-- Data in this exercise follows --

[config.mk]
export PLATFORM = sky130hd
export DESIGN_NAME = dlil_core
export DESIGN_NICKNAME = d
export VERILOG_FILES = /design/src/inc/dlil_pkg.sv /design/src/core/dlil_core.sv
export SDC_FILE = /design/constraint.sdc
export NUM_CORES = 1
export LEC_CHECK = 0
export BUFFER_PORTS_ARGS = -buffer_cell sky130_fd_sc_hd__buf_2
export CAP_MARGIN = 0
export CORE_ASPECT_RATIO = 2
export CORE_MARGIN = 2
export CORE_UTILIZATION = 52
export DETAILED_ROUTE_END_ITERATION = 12
export PLACE_DENSITY = 0.83
export SLEW_MARGIN = 20
export SYNTH_ARGS = -nofsm -noshare
export SYNTH_HDL_FRONTEND = slang
export SYNTH_SLANG_ARGS = --single-unit
[constraint.sdc]
create_clock -name clk -period 4.1 [get_ports clk]
set_input_delay 0.205 -clock clk [delete_from_list [all_inputs] [get_ports clk]]
set_output_delay 0.205 -clock clk [all_outputs]
set_load 0.005 [all_outputs]
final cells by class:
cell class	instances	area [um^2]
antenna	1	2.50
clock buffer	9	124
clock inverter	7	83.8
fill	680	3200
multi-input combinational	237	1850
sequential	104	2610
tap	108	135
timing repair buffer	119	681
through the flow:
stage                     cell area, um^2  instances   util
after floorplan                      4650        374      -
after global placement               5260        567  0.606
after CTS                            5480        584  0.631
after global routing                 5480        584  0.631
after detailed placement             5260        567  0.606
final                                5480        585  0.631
===== src/core/sr_ramp.sv =====
/*
 synchronous rectifier width ramp: moves the width toward a target or
 toward zero at a fixed edge rate per microsecond.
 assumes a 100 MHz clock and a synchronous active high reset.
*/
`timescale 1ns/10ps
`default_nettype none
`include "flyback_defs.svh"
module sr_ramp (
   // clock and reset
   input wire logic clk_i,
   input wire logic rst_i,
   // control
   input wire logic clear_i,
   input wire logic phase_in_i,
   input wire logic [7:0] target_i,
   // result
   output logic [7:0] width_o
);
   logic [6:0] us_cnt;
   logic [14:0] frac;
   logic tick;
   logic step;

   assign tick = (us_cnt == 7'(`US_CYC - 1));
   assign step = tick && (frac + 15'(`SR_STEP_PS) >= 15'(`CLK_PS));

   always_ff @(posedge clk_i) begin
      if (rst_i || tick) begin
         us_cnt <= 7'h00;
      end else begin
         us_cnt <= 7'(us_cnt + 7'd1);
      end
   end

   // fractional edge position accumulates per microsecond
   always_ff @(posedge clk_i) begin
      if (rst_i || clear_i) begin
         frac <= 15'h0000;
      end else if (step) begin
         frac <= 15'(frac + 15'(`SR_STEP_PS) - 15'(`CLK_PS));
      end else if (tick) begin
         frac <= 15'(frac + 15'(`SR_STEP_PS));
      end
   end

   always_ff @(posedge clk_i) begin
      if (rst_i || clear_i) begin
         width_o <= 8'h00;
      end else if (step && phase_in_i && width_o < target_i) begin
         width_o <= 8'(width_o + 8'd1);
      end else if (step && (!phase_in_i || width_o > target_i) && width_o != 8'h00) begin
         width_o <= 8'(width_o - 8'd1);
      end
   end
endmodule
`default_nettype wire


===== src/core/flyback_sequencer.sv =====
/*
 flyback mode and protection sequencer: light load and forced continuous
 conduction selection, sr phase in and out, pulse skip, soft stop,
 feedback recovery, overcurrent period counter and hiccup timers, with
 a classic wishbone register slave.
 assumes comparator inputs synchronous to clk_i and one period_start_i
 pulse per switching period from the oscillator.
*/
// Contract
// - below light-load threshold the sr drive turns off; primary keeps full pwm
// - above light-load threshold run forced continuous conduction with sr drive active
// - leaving light load, sr edges widen at most 1.5 ns per microsecond
// - continuous to discontinuous, sr pulses narrow at the same rate
// - error at minimum clamp skips pulses; above it in light load, minimum on-time
// - in light load each sr pulse ends before the next primary pulse edge
// - variant without light load never skips and always runs continuous conduction
// - on disable, sr off at once; primary width falls to minimum, then zero
// - soft stop discharges soft-start reference with about 1.5x soft-start current
// - secondary supply in lockout stops error-level transmission to the primary
// - max current, clamped error, low feedback: discharge reference to feedback, restart
// - error above maximum clamp longer than 1.5 ms enters hiccup
// - during precharge soft start, reference 100 mV above feedback re-enters recovery
// - secondary supply entering lockout starts a 200 ms hiccup instead of 40 ms
// - current sense above 120 mV ends the present primary pulse immediately
// - overcurrent every period for 1.5 ms enters 40 ms hiccup, then soft start
// - counter latches last state; one clean period after a hit still counts
// - counter resets only after two consecutive periods without overcurrent; code also clears it whenever not in soft start, run or recovery
`timescale 1ns/10ps
`default_nettype none
`include "flyback_defs.svh"
module flyback_sequencer
   import flyback_pkg::*;
#(
   parameter int unsigned CLAMP_CYC = `CLAMP_CYC,
   parameter int unsigned OCP_CYC = `OCP_CYC,
   parameter int unsigned HICCUP_CYC = `HICCUP_CYC,
   parameter int unsigned SPECIAL_CYC = `SPECIAL_CYC
) (
   // clock and reset
   input wire logic clk_i,
   input wire logic rst_i,
   // wishbone slave
   input wire logic wb_cyc_i,
   input wire logic wb_stb_i,
   input wire logic wb_we_i,
   input wire logic [7:0] wb_adr_i,
   input wire logic [3:0] wb_sel_i,
   input wire logic [31:0] wb_dat_i,
   output logic [31:0] wb_dat_o,
   output logic wb_ack_o,
   // oscillator and loop
   input wire logic period_start_i,
   input wire logic [7:0] loop_width_i,
   // comparator decisions
   input wire logic enable_i,
   input wire logic err_below_light_i,
   input wire logic err_at_min_clamp_i,
   input wire logic err_at_max_clamp_i,
   input wire logic cs_at_max_i,
   input wire logic cs_over_limit_i,
   input wire logic fb_below_ref_i,
   input wire logic ss_above_fb_i,
   input wire logic ss_equals_fb_i,
   input wire logic softstart_done_i,
   input wire logic secondary_uvlo_i,
   // drives and analog controls
   output logic gate_o,
   output logic sr_drive_o,
   output logic comp_link_o,
   output logic ss_start_o,
   output logic ss_fast_discharge_o,
   output logic [7:0] ss_sink_tenths_o,
   output logic hiccup_o
);
   seq_state_t state;
   logic [31:0] ctrl;
   logic light_support;
   logic [7:0] min_on;
   logic light_load;
   logic active;
   logic precharge;
   logic hic_long;
   logic uvlo_q;
   logic uvlo_rise;
   logic [17:0] clamp_cnt;
   logic [17:0] ocp_time;
   logic [24:0] hic_cnt;
   logic clamp_to;
   logic ocp_to;
   logic hic_enter;
   logic recovery_cond;
   logic ocp_seen;
   logic ocp_hit;
   logic streak;
   logic miss_one;
   logic [7:0] per_cnt;
   logic [7:0] period_len;
   logic [7:0] gate_width;
   logic [7:0] gate_len;
   logic [7:0] stop_width;
   logic [7:0] next_width;
   logic gate_q;
   logic gate_end;
   logic sr_q;
   logic [7:0] sr_cnt;
   logic [7:0] sr_width;
   logic [7:0] sr_target;
   logic sr_allowed;
   logic wb_req;

   function automatic logic [7:0] sat_inc(input logic [7:0] v);
      sat_inc = (v == 8'hFF) ? v : 8'(v + 8'd1);
   endfunction

   assign light_support = ctrl[`CTRL_LIGHT_BIT];
   assign min_on = ctrl[`CTRL_MINON_LSB +: 8];
   assign light_load = light_support && err_below_light_i;
   assign active = (state == ST_SOFTSTART) || (state == ST_RUN) || (state == ST_RECOVER);
   assign uvlo_rise = secondary_uvlo_i && !uvlo_q;
   assign clamp_to = (clamp_cnt >= 18'(CLAMP_CYC));
   assign ocp_to = (ocp_time >= 18'(OCP_CYC));
   assign hic_enter = active && (uvlo_rise || clamp_to || ocp_to);
   assign recovery_cond = cs_at_max_i && err_at_max_clamp_i && fb_below_ref_i;
   assign ocp_hit = ocp_seen || cs_over_limit_i;
   assign gate_end = gate_q && (cs_over_limit_i || sat_inc(per_cnt) >= gate_width);

   // primary width chosen for the coming period
   always_comb begin
      next_width = 8'h00;
      if (state == ST_SOFTSTOP) begin
         next_width = stop_width;
      end else if (active) begin
         if (light_load && err_at_min_clamp_i) begin
            next_width = 8'h00;
         end else if (light_load && loop_width_i < min_on) begin
            next_width = min_on;
         end else begin
            next_width = loop_width_i;
         end
      end
   end

   // sequencer state
   always_ff @(posedge clk_i) begin
      if (rst_i) begin
         state <= ST_OFF;
      end else begin
         case (state)
            ST_OFF: begin
               if (enable_i) begin
                  state <= ST_SOFTSTART;
               end
            end
            ST_SOFTSTART: begin
               if (hic_enter) begin
                  state <= ST_HICCUP;
               end else if (!enable_i) begin
                  state <= ST_SOFTSTOP;
               end else if (precharge && ss_above_fb_i) begin
                  state <= ST_RECOVER;
               end else if (softstart_done_i) begin
                  state <= ST_RUN;
               end
            end
            ST_RUN: begin
               if (hic_enter) begin
                  state <= ST_HICCUP;
               end else if (!enable_i) begin
                  state <= ST_SOFTSTOP;
               end else if (recovery_cond) begin
                  state <= ST_RECOVER;
               end
            end
            ST_RECOVER: begin
               if (hic_enter) begin
                  state <= ST_HICCUP;
               end else if (!enable_i) begin
                  state <= ST_SOFTSTOP;
               end else if (ss_equals_fb_i) begin
                  state <= ST_SOFTSTART;
               end
            end
            ST_SOFTSTOP: begin
               if (period_start_i && stop_width == 8'h00) begin
                  state <= ST_OFF;
               end
            end
            ST_HICCUP: begin
               if (hic_cnt == 25'h000_0000) begin
                  state <= enable_i ? ST_SOFTSTART : ST_OFF;
               end
            end
            default: begin
               state <= ST_OFF;
            end
         endcase
      end
   end

   // soft start from precharge follows recovery
   always_ff @(posedge clk_i) begin
      if (rst_i || state == ST_OFF || state == ST_HICCUP || state == ST_RUN) begin
         precharge <= 1'b0;
      end else if (state == ST_RECOVER) begin
         precharge <= 1'b1;
      end
   end

   // hiccup timer on the clock
   always_ff @(posedge clk_i) begin
      if (rst_i) begin
         hic_cnt <= 25'h000_0000;
         hic_long <= 1'b0;
      end else if (hic_enter) begin
         hic_long <= uvlo_rise;
         hic_cnt <= uvlo_rise ? 25'(SPECIAL_CYC - 1) : 25'(HICCUP_CYC - 1);
      end else if (state == ST_HICCUP && hic_cnt != 25'h000_0000) begin
         hic_cnt <= 25'(hic_cnt - 25'd1);
      end
   end

   always_ff @(posedge clk_i) begin
      if (rst_i) begin
         uvlo_q <= 1'b0;
      end else begin
         uvlo_q <= secondary_uvlo_i;
      end
   end

   // time spent above the maximum clamp
   always_ff @(posedge clk_i) begin
      if (rst_i || !active || !err_at_max_clamp_i) begin
         clamp_cnt <= 18'h0_0000;
      end else if (!clamp_to) begin
         clamp_cnt <= 18'(clamp_cnt + 18'd1);
      end
   end

   // overcurrent latched within the period, set wins over clear
   always_ff @(posedge clk_i) begin
      if (rst_i) begin
         ocp_seen <= 1'b0;
      end else if (cs_over_limit_i) begin
         ocp_seen <= 1'b1;
      end else if (period_start_i) begin
         ocp_seen <= 1'b0;
      end
   end

   // per period overcurrent counter
   always_ff @(posedge clk_i) begin
      if (rst_i || !active) begin
         streak <= 1'b0;
         miss_one <= 1'b0;
      end else if (period_start_i) begin
         if (ocp_hit) begin
            streak <= 1'b1;
            miss_one <= 1'b0;
         end else if (miss_one) begin
            streak <= 1'b0;
            miss_one <= 1'b0;
         end else begin
            miss_one <= 1'b1;
         end
      end
   end

   always_ff @(posedge clk_i) begin
      if (rst_i || !streak) begin
         ocp_time <= 18'h0_0000;
      end else if (!ocp_to) begin
         ocp_time <= 18'(ocp_time + 18'd1);
      end
   end

   // period timing
   always_ff @(posedge clk_i) begin
      if (rst_i) begin
         per_cnt <= 8'h00;
         period_len <= 8'h00;
      end else if (period_start_i) begin
         per_cnt <= 8'h00;
         period_len <= per_cnt;
      end else begin
         per_cnt <= sat_inc(per_cnt);
      end
   end

   // primary drive
   always_ff @(posedge clk_i) begin
      if (rst_i) begin
         gate_q <= 1'b0;
         gate_width <= 8'h00;
         gate_len <= 8'h00;
      end else if (hic_enter || state == ST_HICCUP || state == ST_OFF) begin
         gate_q <= 1'b0;
      end else if (period_start_i) begin
         gate_width <= next_width;
         gate_q <= (next_width != 8'h00);
      end else if (gate_end) begin
         gate_q <= 1'b0;
         gate_len <= sat_inc(per_cnt);
      end
   end

   // soft stop width walks down to minimum, then zero
   always_ff @(posedge clk_i) begin
      if (rst_i) begin
         stop_width <= 8'h00;
      end else if (state != ST_SOFTSTOP) begin
         stop_width <= gate_width;
      end else if (period_start_i) begin
         stop_width <= (stop_width > min_on) ? 8'(stop_width - 8'd1) : 8'h00;
      end
   end

   // synchronous rectifier
   assign sr_allowed = active && enable_i && !hic_enter;
   assign sr_target = (period_len > gate_len) ? 8'(period_len - gate_len) : 8'h00;

   sr_ramp u_ramp (
      .clk_i(clk_i),
      .rst_i(rst_i),
      .clear_i(!sr_allowed),
      .phase_in_i(!light_load),
      .target_i(sr_target),
      .width_o(sr_width)
   );

   always_ff @(posedge clk_i) begin
      if (rst_i || !sr_allowed) begin
         sr_q <= 1'b0;
         sr_cnt <= 8'h00;
      end else if (period_start_i) begin
         sr_q <= 1'b0;
      end else if (gate_end) begin
         sr_q <= (sr_width != 8'h00);
         sr_cnt <= 8'h00;
      end else if (sr_q) begin
         sr_cnt <= sat_inc(sr_cnt);
         if (sat_inc(sr_cnt) >= sr_width) begin
            sr_q <= 1'b0;
         end
      end
   end

   assign gate_o = gate_q && !cs_over_limit_i;
   assign sr_drive_o = sr_q;
   assign comp_link_o = !secondary_uvlo_i;
   assign ss_start_o = (state == ST_SOFTSTART);
   assign ss_fast_discharge_o = (state == ST_RECOVER);
   assign ss_sink_tenths_o = (state == ST_SOFTSTOP) ? `SS_STOP_SINK_X10 : 8'h00;
   assign hiccup_o = (state == ST_HICCUP);

   // wishbone slave, one wait state
   assign wb_req = wb_cyc_i && wb_stb_i && !wb_ack_o;

   always_ff @(posedge clk_i) begin
      if (rst_i) begin
         wb_ack_o <= 1'b0;
      end else begin
         wb_ack_o <= wb_req;
      end
   end

   always_ff @(posedge clk_i) begin
      if (rst_i) begin
         ctrl <= `CTRL_RESET;
      end else if (wb_cyc_i && wb_stb_i && wb_ack_o && wb_we_i && wb_adr_i == `REG_CTRL) begin
         for (int i = 0; i < 4; i++) begin
            if (wb_sel_i[i]) begin
               ctrl[i*8 +: 8] <= wb_dat_i[i*8 +: 8];
            end
         end
      end
   end

   always_ff @(posedge clk_i) begin
      if (rst_i) begin
         wb_dat_o <= 32'h0000_0000;
      end else if (wb_req && !wb_we_i) begin
         if (wb_adr_i == `REG_CTRL) begin
            wb_dat_o <= ctrl;
         end else if (wb_adr_i == `REG_STATUS) begin
            wb_dat_o <= {16'h0000, sr_width, 1'b0, precharge, hic_long, streak, light_load, state};
         end else begin
            wb_dat_o <= 32'h0000_0000;
         end
      end
   end
endmodule
`default_nettype wire
$ cat src/hdl/sfl_loader.sv
// Serial firmware upload boot loader, UART, CRC and write buffer
// How it works
// - Serial boot only if both pins low
// - Hold pin high ends boot at once
// - After hold abort wait for reset
// - Send STX once ready for firmware
// - Parse magic, size, binary, CRC in order
// - Size includes trailer; binary is size minus four
// - CRC runs over binary bytes only
// - CRC mismatch answers NAK
// - No first byte in 350 ms gives NAK
// - After that NAK, 100 ms silence, STX
// - Gap over 20 ms gives NAK
// - Size above 32512 gives NAK
// - Clear-error byte acknowledges NAK, then restart
// - Good CRC releases the processor
// - UART 8N1, full duplex
// - Baud pins latched at reset pick rate
`timescale 1ns/100ps
`default_nettype none
module sfl_loader
  import sfl_pkg::*;
#(
  parameter int CLK_HZ = CLK_HZ_DEF,
  parameter logic [15:0] CRC_POLY = CRC_POLY_DEF,
  parameter logic [15:0] CRC_INIT = CRC_INIT_DEF,
  parameter int FIRST_CYC = CLK_HZ / 1000 * FIRST_MS,
  parameter int GAP_CYC = CLK_HZ / 1000 * GAP_MS,
  parameter int SILENCE_CYC = CLK_HZ / 1000 * SILENCE_MS
) (
  input wire logic sys_clk,
  input wire logic rst_b,
  input wire logic boot_source_select,
  input wire logic upload_hold_pin,
  input wire logic baud_select_low,
  input wire logic baud_select_high,
  input wire logic rx_line,
  output logic tx_line,
  output logic fw_wr_valid,
  input wire logic fw_wr_ready,
  output logic [AW-1:0] fw_wr_addr,
  output logic [7:0] fw_wr_data,
  output logic cpu_release,
  output logic boot_active,
  output logic boot_halted
);
  localparam logic [TMR_W-1:0] FIRST_LIM = TMR_W'(FIRST_CYC);
  localparam logic [TMR_W-1:0] GAP_LIM = TMR_W'(GAP_CYC);
  localparam logic [TMR_W-1:0] SIL_LIM = TMR_W'(SILENCE_CYC);

  typedef struct packed {
    sfl_state_t st;
    logic nak_sil;
    logic [DIV_W-1:0] div;
    logic [TMR_W-1:0] tmr;
    logic [7:0] size_lo;
    logic [15:0] cnt;
    logic [15:0] crc;
    logic [7:0] crc_lo;
    logic [AW-1:0] addr;
    logic rx_busy;
    logic [DIV_W-1:0] rx_cnt;
    logic [3:0] rx_bit;
    logic [7:0] rx_sh;
    logic rx_vld;
    logic [7:0] rx_byte;
    logic tx_busy;
    logic [DIV_W-1:0] tx_cnt;
    logic [3:0] tx_bit;
    logic [8:0] tx_sh;
    logic tx_out;
    logic [1:0][7:0] f_data;
    logic [1:0][AW-1:0] f_addr;
    logic f_wp;
    logic f_rp;
    logic [1:0] f_n;
    logic rel;
  } sfl_state_reg_t;

  sfl_state_reg_t s_q;
  sfl_state_reg_t s_d;
  logic take;
  logic push;
  logic pop;
  logic tx_load;
  logic [7:0] tx_byte;
  logic active;

  function automatic logic [DIV_W-1:0] baud_div(input logic [1:0] code);
    int b;
    case (code)
      2'b00: b = BAUD_00;
      2'b01: b = BAUD_01;
      2'b10: b = BAUD_10;
      default: b = BAUD_11;
    endcase
    return DIV_W'(CLK_HZ / b);
  endfunction

  function automatic logic [15:0] crc_step(input logic [15:0] c,
                                           input logic [7:0] d);
    logic [15:0] r;
    r = c ^ {d, 8'h00};
    for (int i = 0; i < 8; i++) begin
      r = r[15] ? ((r << 1) ^ CRC_POLY) : (r << 1);
    end
    return r;
  endfunction

  always_comb begin
    s_d = s_q;
    push = 1'b0;
    tx_load = 1'b0;
    tx_byte = STX_BYTE;
    active = (s_q.st != ST_CAPTURE) && (s_q.st != ST_OFF) &&
             (s_q.st != ST_DONE) && (s_q.st != ST_HALT);
    // A full buffer holds the byte in the receiver instead of dropping it
    take = s_q.rx_vld && !((s_q.st == ST_BIN) && (s_q.f_n == BUF_DEPTH));
    pop = fw_wr_valid && fw_wr_ready;
    if (s_q.tmr != {TMR_W{1'b1}}) begin
      s_d.tmr = s_q.tmr + TMR_W'(1);
    end
    if (take) begin
      s_d.rx_vld = 1'b0;
      s_d.tmr = '0;
    end
    case (s_q.st)
      ST_CAPTURE: begin
        s_d.div = baud_div({baud_select_high, baud_select_low});
        if (!boot_source_select && !upload_hold_pin) begin
          s_d.st = ST_SEND_STX;
        end else begin
          s_d.st = ST_OFF;
        end
      end
      ST_SEND_STX: begin
        if (!s_q.tx_busy) begin
          tx_load = 1'b1;
          s_d.st = ST_WAIT_FIRST;
          s_d.tmr = '0;
        end
      end
      ST_WAIT_FIRST: begin
        if (take) begin
          s_d.st = (s_q.rx_byte == MAGIC_BYTE) ? ST_SIZE_LO : ST_SEND_NAK;
          s_d.nak_sil = 1'b0;
        end else if (s_q.tmr >= FIRST_LIM) begin
          s_d.st = ST_SEND_NAK;
          s_d.nak_sil = 1'b1;
        end
      end
      ST_SIZE_LO, ST_SIZE_HI, ST_BIN, ST_CRC_LO, ST_CRC_HI: begin
        if (take) begin
          case (s_q.st)
            ST_SIZE_LO: begin
              s_d.size_lo = s_q.rx_byte;
              s_d.st = ST_SIZE_HI;
            end
            ST_SIZE_HI: begin
              s_d.cnt = {s_q.rx_byte, s_q.size_lo} - TRAILER_BYTES;
              s_d.crc = CRC_INIT;
              s_d.addr = '0;
              if ({s_q.rx_byte, s_q.size_lo} > MAX_SIZE ||
                  {s_q.rx_byte, s_q.size_lo} < TRAILER_BYTES) begin
                s_d.st = ST_SEND_NAK;
              end else if ({s_q.rx_byte, s_q.size_lo} == TRAILER_BYTES) begin
                s_d.st = ST_CRC_LO;
              end else begin
                s_d.st = ST_BIN;
              end
            end
            ST_BIN: begin
              push = 1'b1;
              s_d.crc = crc_step(s_q.crc, s_q.rx_byte);
              s_d.cnt = s_q.cnt - 16'h0001;
              s_d.addr = s_q.addr + AW'(1);
              if (s_q.cnt == 16'h0001) begin
                s_d.st = ST_CRC_LO;
              end
            end
            ST_CRC_LO: begin
              s_d.crc_lo = s_q.rx_byte;
              s_d.st = ST_CRC_HI;
            end
            default: begin
              if ({s_q.rx_byte, s_q.crc_lo} == s_q.crc) begin
                s_d.st = ST_DRAIN;
              end else begin
                s_d.st = ST_SEND_NAK;
              end
            end
          endcase
        end else if (s_q.tmr >= GAP_LIM) begin
          s_d.st = ST_SEND_NAK;
        end
      end
      ST_DRAIN: begin
        // Release only once every byte has reached memory
        if (s_q.f_n == 2'h0) begin
          s_d.rel = 1'b1;
          s_d.st = ST_DONE;
        end
      end
      ST_SEND_NAK: begin
        if (!s_q.tx_busy) begin
          tx_load = 1'b1;
          tx_byte = NAK_BYTE;
          s_d.st = s_q.nak_sil ? ST_SILENCE : ST_WAIT_CE;
          s_d.tmr = '0;
        end
      end
      ST_SILENCE: begin
        if (!take && s_q.tmr >= SIL_LIM) begin
          s_d.st = ST_SEND_STX;
          s_d.nak_sil = 1'b0;
        end
      end
      ST_WAIT_CE: begin
        if (take && s_q.rx_byte == CLEAR_ERR_BYTE) begin
          s_d.st = ST_SEND_STX;
        end
      end
      default: begin
      end
    endcase
    if (active && upload_hold_pin) begin
      s_d.st = ST_HALT;
      push = 1'b0;
    end

    // Write buffer
    if (push) begin
      s_d.f_data[s_q.f_wp] = s_q.rx_byte;
      s_d.f_addr[s_q.f_wp] = s_q.addr;
      s_d.f_wp = ~s_q.f_wp;
    end
    if (pop) begin
      s_d.f_rp = ~s_q.f_rp;
    end
    s_d.f_n = s_q.f_n + {1'b0, push} - {1'b0, pop};

    // Receiver, 8N1, sampled mid-bit
    if (!s_q.rx_busy) begin
      if (!rx_line && s_q.st != ST_CAPTURE) begin
        s_d.rx_busy = 1'b1;
        s_d.rx_cnt = s_q.div >> 1;
        s_d.rx_bit = 4'h0;
      end
    end else if (s_q.rx_cnt != '0) begin
      s_d.rx_cnt = s_q.rx_cnt - DIV_W'(1);
    end else begin
      s_d.rx_cnt = s_q.div - DIV_W'(1);
      if (s_q.rx_bit == 4'h0) begin
        s_d.rx_busy = !rx_line;
        s_d.rx_bit = 4'h1;
      end else if (s_q.rx_bit != UART_LAST_BIT) begin
        s_d.rx_sh = {rx_line, s_q.rx_sh[7:1]};
        s_d.rx_bit = s_q.rx_bit + 4'h1;
      end else begin
        // Stop bit level is not checked; a late reader sees overrun
        s_d.rx_busy = 1'b0;
        s_d.rx_vld = 1'b1;
        s_d.rx_byte = s_q.rx_sh;
      end
    end

    // Transmitter
    if (tx_load) begin
      s_d.tx_busy = 1'b1;
      s_d.tx_out = 1'b0;
      s_d.tx_sh = {1'b1, tx_byte};
      s_d.tx_bit = 4'h0;
      s_d.tx_cnt = s_q.div - DIV_W'(1);
    end else if (s_q.tx_busy) begin
      if (s_q.tx_cnt != '0) begin
        s_d.tx_cnt = s_q.tx_cnt - DIV_W'(1);
      end else if (s_q.tx_bit == UART_LAST_BIT) begin
        s_d.tx_busy = 1'b0;
      end else begin
        s_d.tx_out = s_q.tx_sh[0];
        s_d.tx_sh = {1'b1, s_q.tx_sh[8:1]};
        s_d.tx_bit = s_q.tx_bit + 4'h1;
        s_d.tx_cnt = s_q.div - DIV_W'(1);
      end
    end
  end

  always_ff @(posedge sys_clk or negedge rst_b) begin
    if (!rst_b) begin
      s_q <= '0;
      s_q.st <= ST_CAPTURE;
      s_q.tx_out <= 1'b1;
    end else begin
      s_q <= s_d;
    end
  end

  assign tx_line = s_q.tx_out;
  assign fw_wr_valid = (s_q.f_n != 2'h0);
  assign fw_wr_addr = s_q.f_addr[s_q.f_rp];
  assign fw_wr_data = s_q.f_data[s_q.f_rp];
  assign cpu_release = s_q.rel;
  assign boot_active = active;
  assign boot_halted = (s_q.st == ST_HALT);
endmodule
`default_nettype wire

-- Data in this exercise concluded --

## Exercise
Out of the listing above, reproduce exactly the lines from the one with "logic [TMR_W-1:0] tmr;" up to and including the one with "active = (s_q.st".

## Problem solution
    logic [TMR_W-1:0] tmr;
    logic [7:0] size_lo;
    logic [15:0] cnt;
    logic [15:0] crc;
    logic [7:0] crc_lo;
    logic [AW-1:0] addr;
    logic rx_busy;
    logic [DIV_W-1:0] rx_cnt;
    logic [3:0] rx_bit;
    logic [7:0] rx_sh;
    logic rx_vld;
    logic [7:0] rx_byte;
    logic tx_busy;
    logic [DIV_W-1:0] tx_cnt;
    logic [3:0] tx_bit;
    logic [8:0] tx_sh;
    logic tx_out;
    logic [1:0][7:0] f_data;
    logic [1:0][AW-1:0] f_addr;
    logic f_wp;
    logic f_rp;
    logic [1:0] f_n;
    logic rel;
  } sfl_state_reg_t;

  sfl_state_reg_t s_q;
  sfl_state_reg_t s_d;
  logic take;
  logic push;
  logic pop;
  logic tx_load;
  logic [7:0] tx_byte;
  logic active;

  function automatic logic [DIV_W-1:0] baud_div(input logic [1:0] code);
    int b;
    case (code)
      2'b00: b = BAUD_00;
      2'b01: b = BAUD_01;
      2'b10: b = BAUD_10;
      default: b = BAUD_11;
    endcase
    return DIV_W'(CLK_HZ / b);
  endfunction

  function automatic logic [15:0] crc_step(input logic [15:0] c,
                                           input logic [7:0] d);
    logic [15:0] r;
    r = c ^ {d, 8'h00};
    for (int i = 0; i < 8; i++) begin
      r = r[15] ? ((r << 1) ^ CRC_POLY) : (r << 1);
    end
    return r;
  endfunction

  always_comb begin
    s_d = s_q;
    push = 1'b0;
    tx_load = 1'b0;
    tx_byte = STX_BYTE;
    active = (s_q.st != ST_CAPTURE) && (s_q.st != ST_OFF) &&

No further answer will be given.